Провожали нас в институте торжественно. И вдруг выяснилось, что я не состою в комсомоле. Как так: человек уходит на фронт, и сам этот факт достоин, чтобы он был в комсомоле. Срочно собралось бюро комсомольской организации факультета и без лишних вопросов, дав мне положительную рекомендацию, отправили в райком. Там практически тут же выдали мне билет. Несмотря на упрощенную процедуру приема, получив билет, я был очень горд и почти счастлив. В то время комсомол еще не потерял свой авторитет.

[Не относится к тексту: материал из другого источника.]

===== src/rtl/memory_sequencer.sv =====
// memory_sequencer
//   Sequences a multi-record block memory through initialisation, record load,
//   hash write-back and data write-back. A record pointer advances through the
//   memory after every completed data write-back and wraps at the top.
//
// Ports
//   clock             in   sole clock, rising edge
//   resetn            in   asynchronous active-low reset
//   init_memory       in   request full-memory initialisation (wins over load)
//   load_memory       in   request load of the record at the record pointer
//   process           in   main-controller phase: 3'b010 mining, 3'b100 store
//   done_mining       in   miner finished, mining_hash valid
//   starting_memory   in   word written to every address during initialisation
//   mining_hash       in   new hash, zero-extended onto data_in
//   datapath_out      in   record written back during the data phase
//   write_enable      out  memory write strobe
//   access_type       out  0 = record port, 1 = hash port
//   address           out  memory address
//   data_in           out  memory write data
//   load_registers    out  datapath latches memory read data
//   done_hash_store   out  hash stored, waiting for the store phase
//   done_memory_store out  idle, previous store complete
//   finished_init     out  initialisation complete
//   busy              out  high in every state except idle
module memory_sequencer #(
    parameter int unsigned DATA_W      = 48,
    parameter int unsigned HASH_W      = 8,
    parameter int unsigned ADDR_W      = 3,
    parameter int unsigned ACCESS_WAIT = 7,
    parameter int unsigned INIT_HOLD   = 7
) (
    input  logic              clock,
    input  logic              resetn,
    input  logic              init_memory,
    input  logic              load_memory,
    input  logic [2:0]        process,
    input  logic              done_mining,
    input  logic [DATA_W-1:0] starting_memory,
    input  logic [HASH_W-1:0] mining_hash,
    input  logic [DATA_W-1:0] datapath_out,
    output logic              write_enable,
    output logic              access_type,
    output logic [ADDR_W-1:0] address,
    output logic [DATA_W-1:0] data_in,
    output logic              load_registers,
    output logic              done_hash_store,
    output logic              done_memory_store,
    output logic              finished_init,
    output logic              busy
);

    localparam logic [3:0] StIdle      = 4'd0;
    localparam logic [3:0] StInit      = 4'd1;
    localparam logic [3:0] StInitHold  = 4'd2;
    localparam logic [3:0] StLoad      = 4'd3;
    localparam logic [3:0] StLatch     = 4'd4;
    localparam logic [3:0] StWaitMine  = 4'd5;
    localparam logic [3:0] StGetPrev   = 4'd6;
    localparam logic [3:0] StWriteHash = 4'd7;
    localparam logic [3:0] StWaitStore = 4'd8;
    localparam logic [3:0] StWriteData = 4'd9;

    localparam int unsigned MaxWait = (ACCESS_WAIT > INIT_HOLD) ? ACCESS_WAIT : INIT_HOLD;
    localparam int unsigned CntW    = (MaxWait > 1) ? $clog2(MaxWait) : 1;

    localparam logic [CntW-1:0] AccLast  = CntW'(ACCESS_WAIT - 1);
    localparam logic [CntW-1:0] HoldLast = CntW'(INIT_HOLD - 1);

    logic [3:0]        state_q, state_d;
    logic [CntW-1:0]   wait_cnt_q, wait_cnt_d;
    logic [ADDR_W-1:0] init_addr_q, init_addr_d;
    logic [ADDR_W-1:0] rec_ptr_q, rec_ptr_d;
    logic              timed;

    always_ff @(posedge clock or negedge resetn) begin
        if (!resetn) begin
            state_q     <= StIdle;
            wait_cnt_q  <= '0;
            init_addr_q <= '0;
            rec_ptr_q   <= '0;
        end else begin
            state_q     <= state_d;
            wait_cnt_q  <= wait_cnt_d;
            init_addr_q <= init_addr_d;
            rec_ptr_q   <= rec_ptr_d;
        end
    end

    always_comb begin
        state_d     = state_q;
        init_addr_d = init_addr_q;
        rec_ptr_d   = rec_ptr_q;
        case (state_q)
            StIdle: begin
                if (init_memory) begin
                    state_d = StInit;
                end else if (load_memory) begin
                    state_d = StLoad;
                end
            end
            StInit: begin
                init_addr_d = init_addr_q + ADDR_W'(1);
                if (init_addr_q == {ADDR_W{1'b1}}) begin
                    state_d     = StInitHold;
                    init_addr_d = '0;
                    rec_ptr_d   = '0;
                end
            end
            StInitHold:  if (wait_cnt_q == HoldLast) state_d = StIdle;
            StLoad:      if (wait_cnt_q == AccLast) state_d = StLatch;
            StLatch:     state_d = StWaitMine;
            StWaitMine:  if (process == 3'b010) state_d = StGetPrev;
            StGetPrev:   if (done_mining) state_d = StWriteHash;
            StWriteHash: if (wait_cnt_q == AccLast) state_d = StWaitStore;
            StWaitStore: if (process == 3'b100) state_d = StWriteData;
            StWriteData: begin
                if (wait_cnt_q == AccLast) begin
                    state_d   = StIdle;
                    rec_ptr_d = rec_ptr_q + ADDR_W'(1);
                end
            end
            default:     state_d = StIdle;
        endcase
    end

    // Counter only runs in timed states; any state change restarts it.
    assign timed = (state_q == StInitHold) || (state_q == StLoad) ||
                   (state_q == StWriteHash) || (state_q == StWriteData);

    always_comb begin
        if (state_d != state_q || !timed) begin
            wait_cnt_d = '0;
        end else begin
            wait_cnt_d = wait_cnt_q + CntW'(1);
        end
    end

    always_comb begin
        write_enable      = 1'b0;
        access_type       = 1'b0;
        address           = rec_ptr_q;
        data_in           = datapath_out;
        load_registers    = 1'b0;
        done_hash_store   = 1'b0;
        done_memory_store = 1'b0;
        finished_init     = 1'b0;
        busy              = (state_q != StIdle);
        case (state_q)
            StIdle:      done_memory_store = 1'b1;
            StInit: begin
                write_enable = 1'b1;
                address      = init_addr_q;
                data_in      = starting_memory;
            end
            StInitHold:  finished_init = 1'b1;
            StLatch:     load_registers = 1'b1;
            StWaitMine:  data_in = DATA_W'(mining_hash);
            StGetPrev: begin
                access_type = 1'b1;
                data_in     = DATA_W'(mining_hash);
            end
            StWriteHash: begin
                write_enable = 1'b1;
                access_type  = 1'b1;
                data_in      = DATA_W'(mining_hash);
            end
            StWaitStore: done_hash_store = 1'b1;
            StWriteData: write_enable = 1'b1;
            default:     ;
        endcase
    end

endmodule


===== config.mk =====
export PLATFORM = sky130hd
export DESIGN_NAME = memory_sequencer
export DESIGN_NICKNAME = d
export VERILOG_FILES = /design/src/rtl/memory_sequencer.sv
export SDC_FILE = /design/constraint.sdc
export NUM_CORES = 1
export LEC_CHECK = 0
export ABC_AREA = 1
export CAP_MARGIN = 10
export CORE_MARGIN = 2
export CORE_UTILIZATION = 28
export CTS_BUF_LIST = sky130_fd_sc_hd__clkbuf_4 sky130_fd_sc_hd__clkbuf_8
export CTS_CLUSTER_DIAMETER = 80
export DETAILED_ROUTE_END_ITERATION = 8
export HOLD_SLACK_MARGIN = 0.08
export PLACE_DENSITY = 0.83
export SLEW_MARGIN = 10
export SYNTH_ARGS = -nofsm -noshare
export SYNTH_HDL_FRONTEND = slang
export SYNTH_SLANG_ARGS = --single-unit

===== constraint.sdc =====
create_clock -name clock -period 2.45 [get_ports clock]
set_clock_uncertainty 0.05 [all_clocks]
set_input_delay 0.49 -clock clock [delete_from_list [all_inputs] [get_ports clock]]
set_output_delay 0.49 -clock clock [all_outputs]
set_load 0.01 [all_outputs]

# Yosys cells after proc, flatten, opt, wreduce, memory -nomap -nowiden
# Cells that the tools add are included.
# Widths: inputs -> output; s select.
[word_totals] word_cells=59 out_inout_bits=58 in_bits=112 ff_bits=13
[classes] reduce_logical=13 eq_ne=16 muxes=23 n_addsub=3
[op_table] cell="$pmux 48 s2" n=1
[op_table] cell="$mux 4" n=9
[op_table] cell="$pmux 4 s9" n=1
[op_table] cell="$eq 4x3->1 const B" n=4
[op_table] cell="$mux 3" n=5
[op_table] cell="$add 3x1->3 const B" n=3
[op_table] cell="$eq 3x3->1 const B" n=3
[op_table] cell="$eq 4x2->1 const B" n=2
[op_table] cell="$eq 4x4->1 const B" n=2
[op_table] cell="$mux 1" n=6
[op_table] cell="$pmux 3 s2" n=1
[op_table] cell="$reduce_or 3->1" n=2
[op_table] cell="$eq 4x1->1 const B" n=1
[op_table] cell="$logic_not 4->1" n=1
[op_table] cell="$logic_or 1x1->1" n=4
[op_table] cell="$ne 2x2->1 const B" n=2
[op_table] cell="$ne 4x4->1" n=1
[op_table] cell="$reduce_bool 4->1" n=1
[op_table] cell="$reduce_or 2->1" n=2
[op_table] cell="$eq 3x2->1 const B" n=1
[op_table] cell="$reduce_and 3->1" n=1
[op_table] cell="$reduce_bool 2->1" n=1
[op_table] cell="$logic_not 1->1" n=1

# Depth between registers and ports, before layout
# Gate-level depths: netlist of the first run.
[depth] ltp_word=7 depth_mapped=12 mapped_depth_nobuf=12

# Worst setup path after synthesis of the first run
# Ideal clock, no wire load.
[synth_path] path_type="register to output" startpoint="register state_q[3]" endpoint="output port data_in[19]" t_arrival_ns=1.409 required_time_ns=1.910 setup_slack_ns=0.501 path_stages_with_launch=8 n_path_buf=2 cell_sequence="dfrtp_1 > nor2_2 > nand2_4 > clkinv_2 > nor2_2 > buf_6 > buf_6 > a22o_1"
[synth_via] elab_chain_len=3 elab_cells_between_ends=6 cone_classes="eq/ne: 4; mux: 1; reduce/logical: 1"
[synth_rtl] element="start, declared" line_no="69" rtl="logic [3:0] state_q, state_d;"
[synth_rtl] element="start signal, assigned" line_no="77" rtl="state_q <= StIdle;"
[synth_rtl] element="start signal, assigned" line_no="82" rtl="state_q <= state_d;"
[synth_rtl] element="$eq 4x3->1" line_no="148" rtl="case (state_q)"
[synth_rtl] element="$reduce_or 3->1 (no source line)"
[synth_rtl] element="$pmux 48 s2 (*)" line_no="148"
[synth_rtl] element="end, declared" line_no="44" rtl="output logic [DATA_W-1:0] data_in,"
# Every way passes the cells marked *; elsewhere a longest branch is shown, timed or not.

# Worst setup path after layout of the first run
[layout_path] startpoint="register state_q[1]" endpoint="output port data_in[14]"
# The elaborated chain is that of the path after synthesis.

==> results_dict.tcl, run 1 <==
set metrics [dict create \
    wl_per_cell_microns 16.7 \
    final_critical_path_setup_slack_ps 59.0 \
    layout.area.seq_sq_um 327 \
    synthesis.area_per_instance_sq_um 6.75 \
    fp.dieArea_sq_mm 0.00588 \
    number_of_antenna_violations_at_the_first_check_in_global_routing 0 \
    grt_start_max_net_pins 33 \
    number_of_max_capacitance_violations_reported 0 \
    timing.final.crit_share_pct 97.6 \
    max_clock_freq_mhz 418 \
    initial_utilization_pct 29.0 \
    antenna_violating_nets_post_route 0 \
    clock_latency_on_the_worst_skew_pair_ps 250 \
    most_common_cell_after_layout_fill_and_taps_aside "sky130_fd_sc_hd__clkdlybuf4s50_1" \
    worst_ep_arrival_time_ps 1850 \
    die-width_microns 76.7 \
    firstDrtPassIters 5 \
    yosysTopAreaCell "sky130_fd_sc_hd__a22o_1" \
    synthesis.nets 336 \
    tritoncts "built" \
    detail_route.vias_per_cell 4.95 \
    post_synth_main_area_contributors "sky130_fd_sc_hd__a22o_1 24%, sky130_fd_sc_hd__dfrtp_1 22%, sky130_fd_sc_hd__nand2_1 17%" \
    post_layout_total_power_w 0.00427 \
    core.rowCount 26 \
    vias 2307 \
    ios 170 \
    fin_setup_tns_ps 0 \
    post-place-ws_ps 45.7 \
    worstHoldPathType "reg -> reg" \
    power.density_cell_area_mw_per_mm2 1280 \
    routabilityCongestion 0.888 \
    grt_pass1_wl_mm 11.6 \
    synth_largest_type_area_fraction_pct 23.7 \
    global_route.usage.total_pct 24.9 \
    coreArea_sq_mm 0.00511 \
    drt-initial-drc-count 125 \
    max-slew-margin-rel_pct 60.3 \
    route.detailed.drc 0 \
    floorplan.die.height_microns 76.7 \
    power.share.clock_pct 4.5 \
    synth-seq-cells 13 \
    cts.reportedPaths.clkPinSlew_ps 60 \
    drt_wl_total_mm 7.78 \
    cts_inserted_buffers 3 \
    clk_root_buffer_cell "sky130_fd_sc_hd__clkbuf_8" \
    power.ir.vdd_worst_uv 884 \
    most-common-layout-cells "118 x sky130_fd_sc_hd__clkdlybuf4s50_1, 66 x sky130_fd_sc_hd__nand2_1, 40 x sky130_fd_sc_hd__a22o_1, 40 x sky130_fd_sc_hd__dlygate4sd2_1" \
    yosys_warnings 0 \
    syn-cell-area_sq_mm 0.00148 \
    insertedDiodeCount 0 \
    final_setup_fails 0 \
    layout.cells.non_filler 466 \
    maxSlewViolCount 0 \
    timing.critical_path.from_type "flop" \
    detailed_placement_wirelength_estimate_mm 6.62 \
    path_max_fanout 13 \
    layout-area-overhead-vs-synth_pct 125 \
    final_net_count 514 \
    finalCriticalPeriod_ps 2390 \
    p_comb_share_pct 87.4 \
    drive_above_1_share_pct 7.58 \
    port_buffers 169 \
    multiInputGateArea_sq_mm 0.00101 \
    outcome "completed" \
    synth-async-reset-ratio_pct 100 \
    share_of_synthesized_area_occupied_by_flip_flops_and_latches_pct 22.0 \
    crit_path_end_kind "primary output" \
    clockBufferDepth 2 \
    yosys_most_used_dff "sky130_fd_sc_hd__dfrtp_1" \
    worstMarginPinSlew_ps 593 \
    power_switching_share_pct 48.2 \
    global_route.overflow_total 0 \
    synth_cell_type_count 22 \
    pwr-share-seq_pct 8.1 \
    power_report.internal_total_w 0.00221 \
    grt_pass1_vias 2187 \
    power.switching_w 0.00206 \
    synth-edff-count 0 \
    filler_cell_count 454 \
    numPlacedInstances 458 \
    syn_inst 219 \
    critical_path_class "reg -> out" \
    critical_path_data_required_time_ps 1910 \
    hold_violations 0 \
    power.static_leakage_nw 1.66 \
    h-tree-depth 1 \
    clock_sink_count 13 \
]
[cells by family after synthesis]
family	Yosys count	share of synthesized area (%)
AND/OR/NAND/NOR	117	34.9
AO/OA/AOI/OAI	51	27.9
buffers and inverters	32	10.3
flip-flops	13	22.0
adder cells (fa/ha/maj)	5	4.23
XOR/XNOR	1	0.592
[final cells by class]
| cell class | count | share of cell area [%] |
|---|---|---|
| repair buffers | 183 | 53.4 |
| multi-input cells | 174 | 30.2 |
| flip-flops and latches | 13 | 9.80 |
| well taps | 70 | 2.63 |
| inverters | 22 | 2.55 |
| clock buffers | 3 | 1.24 |
| clock inverters | 1 | 0.150 |
[synthesized netlist by cell type (3+ instances only)]
cell type and count:
sky130_fd_sc_hd__buf_2 7, sky130_fd_sc_hd__nand3_1 19, sky130_fd_sc_hd__o21ai_0 6, sky130_fd_sc_hd__ha_1 5, sky130_fd_sc_hd__nor2_2 3, sky130_fd_sc_hd__nor2_1 18
sky130_fd_sc_hd__a22o_1 40, sky130_fd_sc_hd__inv_1 19, sky130_fd_sc_hd__buf_6 3, sky130_fd_sc_hd__nand2_1 66, sky130_fd_sc_hd__dfrtp_1 13, sky130_fd_sc_hd__nand4_1 5
[routing by layer]
| layer | global-route usage (%) | share of wire [%] | vias to the layer above |
|---|---|---|---|
| met5 | 0 | 0 | - |
| met4 | 4.73 | 1.7 | 0 |
| met3 | 6.59 | 7.0 | 11 |
| met2 | 44.6 | 51 | 115 |
| met1 | 29.9 | 40 | 1065 |
| li1 | - | - | 1116 |
[stage by stage]
stage          cell area, sq um  utilization, %  hold WS, ps
2_1_floorplan              1480               -          144
3_3_place_gp               3290            64.5          406
3_5_place_dp               3290            64.5          418
4_1_cts                    3290            64.5          426
5_1_grt                    3330            65.2          447
6_report                   3330            65.2          416
[state kept, by name, indices dropped and copies added (netlist names)]
name,cells
wait_cnt_q,3
rec_ptr_q,3
state_q,4
init_addr_q,3
[worst max-delay path: stages, from the launching register on]
cell and delay, ps:
sky130_fd_sc_hd__dfrtp_2 470, sky130_fd_sc_hd__nor2_4 150, sky130_fd_sc_hd__nand2_4 90, sky130_fd_sc_hd__inv_4 100
sky130_fd_sc_hd__nor2_4 50, sky130_fd_sc_hd__buf_8 140, sky130_fd_sc_hd__buf_4 140, sky130_fd_sc_hd__a22o_1 170
sky130_fd_sc_hd__dlygate4sd2_1 280
[power by group through the flow]
stage	combinational [W]	sequential [W]	clock [W]
2_1_floorplan	0.00199	0.000342	0
3_3_place_gp	0.00395	0.000345	0
3_5_place_dp	0.00400	0.000349	0
4_1_cts	0.00361	0.000348	0.000194
5_1_grt	0.00401	0.000355	0.000207
6_report	0.00374	0.000348	0.000191
[path summary, 6_finish.rpt]
check | from | to | slack, ps | depth (start not counted)
worst max-delay path | state_q[1] | data_in[14] | 60 | 8
worst min-delay path | wait_cnt_q[0] | wait_cnt_q[0] | 420 | 1
worst max register to register | wait_cnt_q[0] | wait_cnt_q[0] | 690 | 11
worst min register to register | wait_cnt_q[0] | wait_cnt_q[0] | 420 | 1
max in group asynchronous | resetn | state_q[1] | 1360 | 1
min in group asynchronous | resetn | state_q[0] | 570 | 1
[what timing repair did]
item | CTS | global route
setup endpoints to repair | 51 | 3
buffers inserted | 0 | 4
gates resized for setup | 52 | 14
hold buffers | 0 | 0
hold endpoints to repair | 0 | 0
pin swaps | 0 | 1
Power figures use the tool's default switching activity.
==> inputs of run 2 (changes only) <==
--- a/config.mk
+++ b/config.mk
@@ -8,12 +8,12 @@
 export ABC_AREA = 1
 export CAP_MARGIN = 10
 export CORE_MARGIN = 2
-export CORE_UTILIZATION = 28
+export CORE_UTILIZATION = 30
 export CTS_BUF_LIST = sky130_fd_sc_hd__clkbuf_4 sky130_fd_sc_hd__clkbuf_8
 export CTS_CLUSTER_DIAMETER = 80
 export DETAILED_ROUTE_END_ITERATION = 8
 export HOLD_SLACK_MARGIN = 0.08
-export PLACE_DENSITY = 0.83
+export PLACE_DENSITY = 0.88
 export SLEW_MARGIN = 10
 export SYNTH_ARGS = -nofsm -noshare
 export SYNTH_HDL_FRONTEND = slang
==> constraint.sdc (replaced) <==
create_clock -name clock -period 2.95 [get_ports clock]
set_clock_uncertainty 0.05 [all_clocks]
set_input_delay 0.59 -clock clock [delete_from_list [all_inputs] [get_ports clock]]
set_output_delay 0.59 -clock clock [all_outputs]
set_load 0.01 [all_outputs]
==> run 2 against run 1 <==
Effect of this change:
- worst setup slack improved by 14 ps
- final cell count decreased by 1.9%
- core utilization increased by 5.4 points
- routed wire length increased by 5.3%
- flip-flop and latch count unchanged
- sequential share of layout area about the same
- count of clock-buffer cells in the layout increased by 1
- design area increased by 0.15%
- combinational power decreased by 9.4%
- non-clock buffer count decreased by 6
- critical path type unchanged
- largest cell class unchanged
- highest routed layer unchanged
==> results_dict.tcl, run 2 (synthesis gave the netlist of run 1 again) <==
set metrics [dict create \
    outcome "completed" \
    power.switching_w 0.00175 \
    worstHoldPathType "reg -> reg" \
    worstMarginPinSlew_ps 644 \
    detailed_placement_wirelength_estimate_mm 6.95 \
    power.share.clock_pct 4.4 \
    drt-initial-drc-count 160 \
    wl_per_cell_microns 17.9 \
    core.rowCount 25 \
    filler_cell_count 378 \
    post_cts_hold_buffer_count 0 \
    clk_root_buffer_cell "sky130_fd_sc_hd__clkbuf_8" \
    global_route.usage.total_pct 27.2 \
    timing.hold.ws_ps 407 \
    grt_pass1_wl_mm 11.1 \
    detail_route.vias_per_cell 4.99 \
    crit_path_frequent_cell "sky130_fd_sc_hd__nor2_4" \
    insertedDiodeCount 0 \
    clock_latency_on_the_worst_skew_pair_ps 250 \
    top_register "state_q" \
    flip_flop_count_of_the_largest_register_all_copies_and_words_added 4 \
    antenna_violating_nets_post_route 0 \
    critical_path_data_required_time_ps 2310 \
    power.density_cell_area_mw_per_mm2 1160 \
    post_layout_total_power_w 0.00386 \
    clockBufferDepth 2 \
    hold_violations 0 \
    pwr-share-seq_pct 7.7 \
    vias 2281 \
    p_comb_share_pct 87.9 \
    ios 170 \
    cell_with_the_largest_stage_delay_on_the_worst_path "sky130_fd_sc_hd__clkdlybuf4s50_1" \
    die-width_microns 74.2 \
    crit_chain "inv_2, nor2_4, nand2_4, clkinv_2, nor2_4, buf_12, a22o_1, clkdlybuf4s50_1" \
    grt_pass1_vias 2010 \
    power.ir.vdd_worst_uv 728 \
    cts.reportedPaths.clkPinSlew_ps 50 \
    cts_inserted_buffers 3 \
    drt_wl_total_mm 8.19 \
    post-route-cell-area_sq_mm 0.00334 \
    layout-area-overhead-vs-synth_pct 126 \
    timing.final.crit_share_pct 97.5 \
    drive_above_1_share_pct 5.90 \
    worst_ep_arrival_time_ps 2240 \
    port_buffers 169 \
    number_of_antenna_violations_at_the_first_check_in_global_routing 0 \
    tritoncts "built" \
    firstDrtPassIters 4 \
    max-slew-margin-rel_pct 57.0 \
    power_switching_share_pct 45.2 \
    path_max_fanout 23 \
    numPlacedInstances 451 \
    h-tree-depth 1 \
    most_common_cell_after_layout_fill_and_taps_aside "sky130_fd_sc_hd__clkdlybuf4s50_1" \
    grt_start_max_net_pins 46 \
    maxSlewViolCount 0 \
    route.detailed.drc 0 \
    most-common-layout-cells "167 x sky130_fd_sc_hd__clkdlybuf4s50_1, 66 x sky130_fd_sc_hd__nand2_1, 40 x sky130_fd_sc_hd__a22o_1" \
    number_of_max_capacitance_violations_reported 0 \
    fp.dieArea_sq_mm 0.00551 \
    clock_sink_count 13 \
    crit_path_end_kind "primary output" \
    coreArea_sq_mm 0.00472 \
    power.static_leakage_nw 1.54 \
    final_net_count 508 \
    power_report.internal_total_w 0.00212 \
    layout.cells.non_filler 457 \
    max_clock_freq_mhz 348 \
    worst_path_largest_cell_delay_ps 560 \
    placed_cell_area_sq_mm 0.00325 \
    timing.critical_path.from_type "flop" \
    critical_path_class "reg -> out" \
    initial_utilization_pct 31.3 \
    routabilityCongestion 0.876 \
    floorplan.die.height_microns 74.2 \
    finalCriticalPeriod_ps 2880 \
    final_setup_fails 0 \
    global_route.overflow_total 0 \
]
## run 2: changes by cell type in the layout (fill, tap and decap cells not counted), sizes merged
cell           before  now
clkdlybuf4s50     118  167
dlygate4sd2        40    0
buf                14    7
clkdlybuf4s15       6    0
dlymetal6s2s        3    2
inv                22   21
## run 2: what timing repair did
item | CTS | global route
setup endpoints to repair | 0 | 23
setup buffers | 0 | 1
resized for setup | 0 | 4
hold endpoints to repair | 0 | 0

Это была достаточно боевая организация, активно влияющая как в школе, так и в институте на учебный процесс, рассматривающая все конфликтные ситуации, возникающие в молодежной среде, стоящая во главе спортивной и культурной жизни молодежи и занимающаяся еще какими-то секретными делами, не известными для обычного люда. Тогда принимали комсомол не всех. Это было как бы почетное звание, достойное только для избранных. Раньше я не думал о комсомоле, знал - не примут. По строгости отбора своих членов, комсомол копировал партию. В том, что случилось с моими родителями и со мной, я не винил партию и тем более комсомол. Считал, что во всем виноват Сталин и НКВД. Почти верил тому, что писалось в газетах и говорилось по радио, правда, с определенной мерой скептицизма. Мечтал, если удастся, почитать что-нибудь Троцкого, чтобы самому разобраться, кто же виноват во всем том, что случилось и происходит в нашей стране - Сталин или Троцкий.